Type
- Type: Autonomous District Council
- Established: 2005

Leadership
- Chief Executive Councillor: Bhoirab Deori
- Chairman: Amrit Prova Deori
- Vice Chairman: Bhaskar Deori

Structure
- Seats: 22 Councillors
- Political groups: Government (21) BJP (19); AGP (1); IND (1); Opposition (1) INC (1);

Elections
- Voting system: 22 plurality voting
- Last election: November 2022
- Next election: 2027

Meeting place
- Narayanpur, Assam

Website
- www.dacassam.org.in

= Deori Autonomous Council =

Autonomous district council of Assam in India

The Deori Autonomous Council (DAC) is an autonomous district council in Lakhimpur district in the state of Assam in India.

==History==
The Deori Autonomous Council was founded in 2005 following an agreement between the Government of Assam and representatives of the Deori people who wanted greater autonomy for the area. The first election for the council were held in 2007.

==Structure==

===Deori Autonomous Council===

Earlier, the Deori Autonomous Council had 20 members of which 18 are elected by the first past the post system and 2 were nominated by the Government of Assam. Of the elected seats, nine were reserved for members of scheduled tribes and three for women.

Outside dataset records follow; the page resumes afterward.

==> src/rtl/uart_rx_frame_if.sv <==
// Signal bundle between the UART RX pad side and the receiver core.
// The master drives the serial line and frame configuration; the slave returns the recovered byte and status pulses.
interface uart_rx_frame_if #(
    parameter int DATA_WIDTH = 8
);
    logic                  RX_IN;
    logic                  PAR_EN;
    logic                  PAR_TYP;
    logic [DATA_WIDTH-1:0] P_DATA;
    logic                  data_valid;
    logic                  par_err;
    logic                  stp_err;

    modport master (
        output RX_IN,
        output PAR_EN,
        output PAR_TYP,
        input  P_DATA,
        input  data_valid,
        input  par_err,
        input  stp_err
    );

    modport slave (
        input  RX_IN,
        input  PAR_EN,
        input  PAR_TYP,
        output P_DATA,
        output data_valid,
        output par_err,
        output stp_err
    );
endinterface

==> src/rtl/uart_rx_frame.sv <==
// UART receiver: oversampled start detect, 3-sample majority vote per bit, LSB-first data,
// optional even/odd parity, stop-bit check, and one-cycle valid/error pulses.
module uart_rx_frame #(
    parameter int DATA_WIDTH = 8,
    parameter int PRESCALE   = 8
) (
    input  logic           clk,
    input  logic           rst,
    uart_rx_frame_if.slave bus
);
    localparam int SYNC_STAGES = 2;
    localparam int ECW = $clog2(PRESCALE);
    localparam int BCW = (DATA_WIDTH > 1) ? $clog2(DATA_WIDTH) : 1;

    localparam logic [ECW-1:0] SAMP_A    = ECW'(PRESCALE / 2 - 1);
    localparam logic [ECW-1:0] SAMP_B    = ECW'(PRESCALE / 2);
    localparam logic [ECW-1:0] SAMP_C    = ECW'(PRESCALE / 2 + 1);
    localparam logic [ECW-1:0] EDGE_LAST = ECW'(PRESCALE - 1);
    localparam logic [BCW-1:0] BIT_LAST  = BCW'(DATA_WIDTH - 1);

    typedef enum logic [2:0] {
        IDLE,
        START,
        DATA,
        PARITY,
        STOP
    } state_t;

    state_t                  state_q,      state_d;
    logic [SYNC_STAGES-1:0]  sync_q,       sync_d;
    logic [ECW-1:0]          edge_cnt_q,   edge_cnt_d;
    logic [BCW-1:0]          bit_cnt_q,    bit_cnt_d;
    logic [DATA_WIDTH-1:0]   shift_q,      shift_d;
    logic [1:0]              samp_q,       samp_d;
    logic                    bit_val_q,    bit_val_d;
    logic                    par_en_q,     par_en_d;
    logic                    par_typ_q,    par_typ_d;
    logic                    par_bad_q,    par_bad_d;
    logic                    armed_q,      armed_d;
    logic [DATA_WIDTH-1:0]   p_data_q,     p_data_d;
    logic                    data_valid_q, data_valid_d;
    logic                    par_err_q,    par_err_d;
    logic                    stp_err_q,    stp_err_d;

    logic rx_s;
    logic vote;
    logic exp_par;
    logic at_samp_a;
    logic at_samp_b;
    logic at_samp_c;
    logic at_end;

    // RX_IN is asynchronous to clk; stage 0 takes the pad, later stages follow the chain.
    for (genvar gi = 0; gi < SYNC_STAGES; gi++) begin : g_sync
        if (gi == 0) begin : g_in
            assign sync_d[gi] = bus.RX_IN;
        end else begin : g_chain
            assign sync_d[gi] = sync_q[gi-1];
        end
    end

    assign rx_s      = sync_q[SYNC_STAGES-1];
    assign at_samp_a = (edge_cnt_q == SAMP_A);
    assign at_samp_b = (edge_cnt_q == SAMP_B);
    assign at_samp_c = (edge_cnt_q == SAMP_C);
    assign at_end    = (edge_cnt_q == EDGE_LAST);

    // Third sample is the live rx_s, so the vote is ready on the last sample cycle itself.
    assign vote    = (samp_q[0] & samp_q[1]) | (samp_q[0] & rx_s) | (samp_q[1] & rx_s);
    assign exp_par = par_typ_q ? ~^shift_q : ^shift_q;

    always_comb begin
        state_d      = state_q;
        edge_cnt_d   = edge_cnt_q;
        bit_cnt_d    = bit_cnt_q;
        shift_d      = shift_q;
        samp_d       = samp_q;
        bit_val_d    = bit_val_q;
        par_en_d     = par_en_q;
        par_typ_d    = par_typ_q;
        par_bad_d    = par_bad_q;
        armed_d      = armed_q;
        p_data_d     = p_data_q;
        data_valid_d = 1'b0;
        par_err_d    = 1'b0;
        stp_err_d    = 1'b0;

        if (state_q != IDLE) begin
            edge_cnt_d = at_end ? '0 : edge_cnt_q + 1'b1;
            if (at_samp_a) begin
                samp_d[0] = rx_s;
            end
            if (at_samp_b) begin
                samp_d[1] = rx_s;
            end
            if (at_samp_c) begin
                bit_val_d = vote;
            end
        end

        unique case (state_q)
            IDLE: begin
                edge_cnt_d = '0;
                // A start is only accepted once the line has been seen high, so a held
                // break after a stop error cannot masquerade as a stream of 0x00 frames.
                if (rx_s) begin
                    armed_d = 1'b1;
                end else if (armed_q) begin
                    state_d    = START;
                    edge_cnt_d = ECW'(1);
                    bit_cnt_d  = '0;
                    par_en_d   = bus.PAR_EN;
                    par_typ_d  = bus.PAR_TYP;
                    par_bad_d  = 1'b0;
                    armed_d    = 1'b0;
                end
            end
            START: begin
                if (at_samp_c && vote) begin
                    state_d    = IDLE;
                    edge_cnt_d = '0;
                    armed_d    = 1'b1;
                end else if (at_end) begin
                    state_d = DATA;
                end
            end
            DATA: begin
                if (at_samp_c) begin
                    shift_d = {vote, shift_q[DATA_WIDTH-1:1]};
                end
                if (at_end) begin
                    if (bit_cnt_q == BIT_LAST) begin
                        bit_cnt_d = '0;
                        state_d   = par_en_q ? PARITY : STOP;
                    end else begin
                        bit_cnt_d = bit_cnt_q + 1'b1;
                    end
                end
            end
            PARITY: begin
                if (at_samp_c) begin
                    par_bad_d = (vote != exp_par);
                end
                if (at_end) begin
                    state_d = STOP;
                end
            end
            STOP: begin
                if (at_end) begin
                    state_d = IDLE;
                    armed_d = bit_val_q;
                    if (!bit_val_q) begin
                        stp_err_d = 1'b1;
                        par_err_d = par_bad_q;
                    end else if (par_bad_q) begin
                        par_err_d = 1'b1;
                    end else begin
                        p_data_d     = shift_q;
                        data_valid_d = 1'b1;
                    end
                end
            end
            default: begin
                state_d    = IDLE;
                edge_cnt_d = '0;
            end
        endcase
    end

    always_ff @(posedge clk or negedge rst) begin
        if (!rst) begin
            state_q      <= IDLE;
            sync_q       <= '1;
            edge_cnt_q   <= '0;
            bit_cnt_q    <= '0;
            shift_q      <= '0;
            samp_q       <= '0;
            bit_val_q    <= 1'b0;
            par_en_q     <= 1'b0;
            par_typ_q    <= 1'b0;
            par_bad_q    <= 1'b0;
            armed_q      <= 1'b0;
            p_data_q     <= '0;
            data_valid_q <= 1'b0;
            par_err_q    <= 1'b0;
            stp_err_q    <= 1'b0;
        end else begin
            state_q      <= state_d;
            sync_q       <= sync_d;
            edge_cnt_q   <= edge_cnt_d;
            bit_cnt_q    <= bit_cnt_d;
            shift_q      <= shift_d;
            samp_q       <= samp_d;
            bit_val_q    <= bit_val_d;
            par_en_q     <= par_en_d;
            par_typ_q    <= par_typ_d;
            par_bad_q    <= par_bad_d;
            armed_q      <= armed_d;
            p_data_q     <= p_data_d;
            data_valid_q <= data_valid_d;
            par_err_q    <= par_err_d;
            stp_err_q    <= stp_err_d;
        end
    end

    assign bus.P_DATA     = p_data_q;
    assign bus.data_valid = data_valid_q;
    assign bus.par_err    = par_err_q;
    assign bus.stp_err    = stp_err_q;

    a_valid_excl_err: assert property (@(posedge clk) disable iff (!rst)
        !(data_valid_q && (par_err_q || stp_err_q)));
    a_valid_one_cycle: assert property (@(posedge clk) disable iff (!rst)
        data_valid_q |=> !data_valid_q);
    a_stp_one_cycle: assert property (@(posedge clk) disable iff (!rst)
        stp_err_q |=> !stp_err_q);
endmodule
==> src/flat_wrapper.sv <==
// flat-port wrapper written by rule: the top's interface ports become plain ports
module uart_rx_frame_flat 
#(
    parameter int DATA_WIDTH = 8,
    parameter int PRESCALE   = 8
)
  (clk, rst, bus_RX_IN, bus_PAR_EN, bus_PAR_TYP, bus_P_DATA, bus_data_valid, bus_par_err, bus_stp_err);
  uart_rx_frame_if #(.DATA_WIDTH(DATA_WIDTH)) bus_i ();
  input  logic clk;
  input  logic rst;
  input wire logic [$bits(bus_i.RX_IN)-1:0] bus_RX_IN;
  input wire logic [$bits(bus_i.PAR_EN)-1:0] bus_PAR_EN;
  input wire logic [$bits(bus_i.PAR_TYP)-1:0] bus_PAR_TYP;
  output wire logic [$bits(bus_i.P_DATA)-1:0] bus_P_DATA;
  output wire logic [$bits(bus_i.data_valid)-1:0] bus_data_valid;
  output wire logic [$bits(bus_i.par_err)-1:0] bus_par_err;
  output wire logic [$bits(bus_i.stp_err)-1:0] bus_stp_err;
  assign bus_i.RX_IN = bus_RX_IN;
  assign bus_i.PAR_EN = bus_PAR_EN;
  assign bus_i.PAR_TYP = bus_PAR_TYP;
  assign bus_P_DATA = bus_i.P_DATA;
  assign bus_data_valid = bus_i.data_valid;
  assign bus_par_err = bus_i.par_err;
  assign bus_stp_err = bus_i.stp_err;
  uart_rx_frame #(.DATA_WIDTH(DATA_WIDTH), .PRESCALE(PRESCALE)) u_core (.clk(clk), .rst(rst), .bus(bus_i));
endmodule
==> config.mk <==
export PLATFORM = sky130hd
export DESIGN_NAME = uart_rx_frame_flat
export DESIGN_NICKNAME = d
export VERILOG_FILES = /design/src/rtl/uart_rx_frame_if.sv /design/src/rtl/uart_rx_frame.sv /design/src/flat_wrapper.sv
export SDC_FILE = /design/constraint.sdc
export NUM_CORES = 1
export LEC_CHECK = 0
export ABC_AREA = 1
export CELL_PAD_IN_SITES_DETAIL_PLACEMENT = 1
export CELL_PAD_IN_SITES_GLOBAL_PLACEMENT = 2
export CORE_ASPECT_RATIO = 1.75
export CORE_MARGIN = 2
export CORE_UTILIZATION = 40
export CTS_CLUSTER_DIAMETER = 150
export CTS_CLUSTER_SIZE = 24
export DETAILED_ROUTE_END_ITERATION = 12
export DONT_BUFFER_PORTS = 1
export PLACE_DENSITY = 0.9
export SYNTH_ARGS = -nofsm -noshare
export SYNTH_HDL_FRONTEND = slang
export SYNTH_SLANG_ARGS = --single-unit
==> constraint.sdc <==
create_clock -name clk -period 3.2 [get_ports clk]
set_clock_uncertainty 0.1 [all_clocks]
set_input_delay 0.64 -clock clk [delete_from_list [all_inputs] [get_ports clk]]
set_output_delay 0.64 -clock clk [all_outputs]
set_load 0.03 [all_outputs]
# --- Word level (Yosys, flattened, before mapping) ---
# Index checks and enable logic that the tools add are counted.
totals:
  register_bits: 37
  elab_cells: 104
op_classes:
  n_eq_ne: 19
  addsub: 2
  n_bitwise: 7
  mux: 41
  reduce_logical: 19
ops:
  columns: ["operator", "count"]
  rows:
  - ["two-way mux 3 bit", 17]
  - ["two-way mux 1 bit", 19]
  - ["== test 3 bit (second input constant)", 5]
  - ["one-hot mux 3 bit (5 select lines)", 1]
  - ["inequality test 2 x 1 -> 1 bit (second input constant)", 7]
  - ["AND reduction 4 bit", 3]
  - ["== test 3 x 2 -> 1 bit (second input constant)", 3]
  - ["one-hot mux 3 bit (3 select lines)", 1]
  - ["AND reduction 2 bit", 4]
  - ["XNOR reduction 8 bit", 1]
  - ["XOR reduction 8 bit", 1]
  - ["AND reduction 7 bit", 1]
  - ["adder 3 x 1 -> 3 bit (second input constant)", 2]
  - ["one-hot mux 3 bit (2 select lines)", 1]
  - ["AND reduction 3 bit", 2]
  - ["nonzero test 3 bit", 2]
  - ["nonzero test 2 bit", 2]
  - ["bitwise AND 1 bit", 3]
  - ["== test 3 x 1 -> 1 bit (second input constant)", 1]
  - ["logical NOT 3 bit", 1]
  - ["inequality test 3 x 1 -> 1 bit (second input constant)", 1]
  - ["one-hot mux 1 bit (3 select lines)", 1]
  - ["OR reduction 3 bit", 1]
  - ["inequality test 2 bit (second input constant)", 1]
  - ["other kinds (5)", 7]

# --- Depth between registers and ports, before layout ---
depth:
  ltp_word: 6
  depth_mapped: 11
  mapped_depth_nobuf: 11

# --- Least setup slack after synthesis ---
# OpenSTA, ideal clock, no wires.
synth_timing:
  kind: "register to register"
  startpoint: "reg u_core.edge_cnt_q[0]"
  endpoint: "reg u_core.p_data_q[3], in the netlist u_core.bus.P_DATA[3]"
  n_path_buf: 1
  period_less_slack_ns: 1.745
  arrival_time_ns: 1.572
  path_slack_ns: 1.455
  path_stages_with_launch: 8
  required_ns: 3.027
  cell_sequence: "dfrtp_1 > ha_1 > ha_1 > inv_1 > nor4_4 > buf_6 > nor2_2 > a21oi_2"
synth_between:
  elab_chain_len: 2
synth_rtl:
  columns: ["element", "line", "rtl"]
  rows:
  - ["from (decl)", "uart_rx_frame.sv:31", "logic [ECW-1:0] edge_cnt_q, edge_cnt_d;"]
  - ["from (signal assigned)", "uart_rx_frame.sv:190", "edge_cnt_q <= edge_cnt_d;"]
  - ["== test 3 bit", "uart_rx_frame.sv:66", "assign at_end = (edge_cnt_q == EDGE_LAST);"]
  - ["AND reduction 4 bit (no line)", null, null]
  - ["to (signal assigned)", "uart_rx_frame.sv:199", "p_data_q <= p_data_d;"]
  - ["to (decl)", "uart_rx_frame.sv:40", "logic [DATA_WIDTH-1:0] p_data_q, p_data_d;"]
# No other way between the ends.
# A chain may end at the register's enable or synchronous reset.

# --- Final worst setup path ---
layout_timing:
  startpoint: "reg u_core.edge_cnt_q[0]"
  endpoint: "reg u_core.p_data_q[0], in the netlist u_core.bus.P_DATA[0]"
# The elaborated chain is that of the path after synthesis.

==> results.json <==
{
  "status": "completed",
  "p_comb_share_pct": 30.5,
  "rsz0062_at_grt": "no",
  "switching_share_pct": 36.4,
  "rows": 32,
  "fin_crit_sh_pct": 68.7,
  "avgSynthCellArea_um2": 8.19,
  "p_leak_nw": 1.04,
  "post_synth_main_area_contributors": "dfrtp_1 (47%), nand2_1 (13%), inv_1 (6.8%), o21ai_0 (5.1%), ha_1 (4.7%)",
  "place_congestion": 0.781,
  "worstSetupPathType": "register to register",
  "worstPathCellList": "ha_1 -> ha_1 -> inv_1 -> nor4_4 -> a21oi_1",
  "drv_cap": 0,
  "syn_area_mm2": 0.00187,
  "multi_input_area_um2": 786,
  "power_density_mw_per_mm2": 737,
  "crit_path_top_delay_cell": "nor4_4",
  "power_switching_uw": 549,
  "slew-limit-headroom_pct": 41.4,
  "grt_max_degree": 36,
  "cts_tree": "yes",
  "vias": 1454,
  "htree_num_levels": 2,
  "die_height_um": 94.4,
  "intPower_uw": 961,
  "dpl_cell_area_mm2": 0.00191,
  "crit_path_end_kind": "register",
  "ctsResizeCount": 0,
  "cts_buffers": 5,
  "path_clk_slew_ps": 80,
  "grt_pass1_wl_um": 7360,
  "seq_area_frac_synth_pct": 49.7,
  "synth_cells": 228,
  "yosysWarnings": 0,
  "synth_top_cell_by_area": "dfrtp_1",
  "ir_drop_v": 0.000404,
  "syn-num-nets": 240,
  "hold_class": "input pin to async pin",
  "crit_path_max_incr_delay_ps": 810,
  "final_hold_viol_count": 0,
  "max_freq_ghz": 0.455,
  "arrival_ps": 2230,
  "fin_nets": 246,
  "cts_root_buf": "clkbuf_8",
  "grt_overflow_total": 0,
  "fin_setup_tns_ps": 0,
  "start_util_pct": 42.0,
  "startpoint_type": "register",
  "drc": 0,
  "pwr-share-seq_pct": 41.4,
  "critPathMostFrequentCell": "ha_1",
  "diodes": 0,
  "cp_max_fo": 17,
  "portBuffers": 0,
  "synth_top_area_share_pct": 46.9,
  "layout_min_cycle_time_ps": 2200,
  "drive_gt1_share_pct": 10.2,
  "syn_to_final_growth_pct": 9.71,
  "nFillCells": 550,
  "cts_setup_buffers": 0,
  "die_w_um": 55.7,
  "antenna_found_initial": 0,
  "routed_wl_um": 4200,
  "ys_seq_elements": 37,
  "hold_buffers": 1,
  "finalMaxSlewViolations": 0,
  "dieArea_mm2": 0.00525,
  "first_iter_violations": 27,
  "io-pin-count": 16,
  "core_area_mm2": 0.00444,
  "worstSkewPairLatency_ps": 290,
  "cts.sinks": 37,
  "seqCellArea_um2": 928,
  "critPathRequiredTime_ps": 3230,
  "wl_per_cell_um": 14.7,
  "worst_slew_pin_slew_ps": 872,
  "grt_pass1_vias": 1608,
  "viasPerCell": 5.08,
  "dp_hpwl_um": 3240,
  "yosys.cell_types.count": 25,
  "setup_viol": 0,
  "drt_first_pass_iters": 3,
  "grt_usage_pct": 18.3,
  "postRouteAntennaNets": 0,
  "clockPowerShare_pct": 28.1,
  "final_area_mm2": 0.00205,
  "clockBufferDepth": 2
}
[power by group through the flow]
stage / Combinational, mW / Sequential, mW / Clock (mW)
2_1_floorplan: 0.357 / 0.617 / 0
3_3_place_gp: 0.450 / 0.633 / 0
3_5_place_dp: 0.457 / 0.635 / 0
4_1_cts: 0.475 / 0.626 / 0.438
5_1_grt: 0.548 / 0.636 / 0.461
6_report: 0.461 / 0.625 / 0.424
[routing by layer]
layer	GRT usage, %	vias to the layer above	part of all wire, %	routed length (µm)
li1	-	733	-	-
met1	18.2	700	39	1620
met2	37.0	14	57	2410
met3	3.01	7	2.2	91
met4	6.30	0	1.6	69
met5	0	-	0	0
[worst max-delay path, delay by kind of cell, from the launching register on]
| kind | cells | cell delay, ps |
|---|---|---|
| compound gates | 1 | 200 |
| fa+ha+maj | 2 | 390 |
| buf+inv | 1 | 130 |
| flops | 1 | 410 |
| simple gates | 1 | 810 |
[layout by cell type (no fill, tap or decap), types with 2 or more instances in the layout]
cell type  count
nor3_2         2
ha_1           7
nand2_2        4
o21ai_0       19
a22oi_1        2
dfstp_2        2
dfrtp_1       35
inv_1         34
clkbuf_8       6
nor2_1        19
nand3_1       10
nand2_1       63
o21ai_1        4
nor2_2         2
a21oi_1       13
[synthesized netlist by cell type]
master / instances
nand2_1: 63
dfrtp_1: 35
inv_1: 34
nor2_1: 19
o21ai_0: 19
a21oi_1: 13
nand3_1: 10
ha_1: 7
nand2_2: 4
o21ai_1: 4
a22oi_1: 2
buf_6: 2
dfstp_2: 2
nor2_2: 2
nor3_2: 2
a21oi_2: 1
a31oi_1: 1
clkinv_1: 1
nand2_4: 1
nand3b_1: 1
nor2_4: 1
nor3_1: 1
nor4_4: 1
o211ai_1: 1
o21ai_2: 1
[kinds of logic (layout without fill, tap and decap cells)]
group / Yosys count / count (layout) / share of synthesized area (%)
AND/OR/NAND/NOR: 105 / 105 / 25.3
AO/OA/AOI/OAI: 42 / 42 / 12.1
flip-flops: 37 / 37 / 49.7
buffers and inverters: 37 / 44 / 8.24
adder cells (fa/ha/maj): 7 / 7 / 4.69
[final cells by class]
| type | count | area share [%] |
|---|---|---|
| Inverter | 35 | 6.41 |
| Multi-Input combinational cell | 154 | 38.3 |
| Clock buffer | 6 | 4.03 |
| Sequential cell | 37 | 45.3 |
| Timing Repair Buffer | 1 | 0.977 |
| Tap cell | 51 | 3.11 |
| Clock inverter | 2 | 1.83 |
[path summary, 6_finish.rpt]
path,slack (ps),to,start,depth (start not counted)
worst max-delay path,1000,u_core.bus.P_DATA[0]$_DFFE_PN0P_,u_core.edge_cnt_q[0]$_DFF_PN0_,5
worst min-delay path,70,u_core.bus.data_valid$_DFF_PN0_,rst,1
worst max register to register,1000,u_core.bus.P_DATA[0]$_DFFE_PN0P_,u_core.edge_cnt_q[0]$_DFF_PN0_,5
worst min register to register,260,u_core.sync_q[1]$_DFF_PN1_,u_core.sync_q[0]$_DFF_PN1_,0
max in group asynchronous,2730,u_core.par_en_q$_DFFE_PN0P_,rst,1
min in group clk,240,u_core.sync_q[0]$_DFF_PN1_,bus_RX_IN,0
[registers in the layout, summed over array words and instances, names as in the netlist]
register               cells
u_core.bus.par_err         1
u_core.shift_q             8
u_core.par_typ_q           1
u_core.bit_val_q           1
u_core.edge_cnt_q          3
u_core.bus.P_DATA          8
u_core.samp_q              2
u_core.par_bad_q           1
u_core.armed_q             1
u_core.bit_cnt_q           3
u_core.par_en_q            1
u_core.bus.data_valid      1
u_core.bus.stp_err         1
u_core.sync_q              2
u_core.state_q             3
[metrics by stage]
stage | util [%] | hold slack [ps] | setup WS [ps] | power [mW] | instances
after detailed placement | 43.0 | 245 | 985 | 1.09 | 277
after global placement | 43.0 | 245 | 1130 | 1.08 | 277
after CTS | 46.1 | 75.0 | 989 | 1.54 | 286
after global routing | 46.1 | 66.5 | 815 | 1.64 | 286
final | 46.1 | 69.8 | 1000 | 1.51 | 286
after floorplan | - | 244 | 1460 | 0.974 | 228
Note: power is estimated with default switching activity, not from simulation.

The Deori Autonomous Council (Amendment) Bill, 2021 increased the number of seats to 26, out of which 22 seats will be directly elected and 4 seats will be nominated by the Government. Out of 22 elected seats, 18 seats will be reserved for Scheduled Tribes, 3 seats will be reserved for women and 1 seat will be reserved for general category.

===Village councils===

Each village in the area elects a village council of 10 members of which at least five must be from the Deori community and at least one a woman. Each village council is led by a president.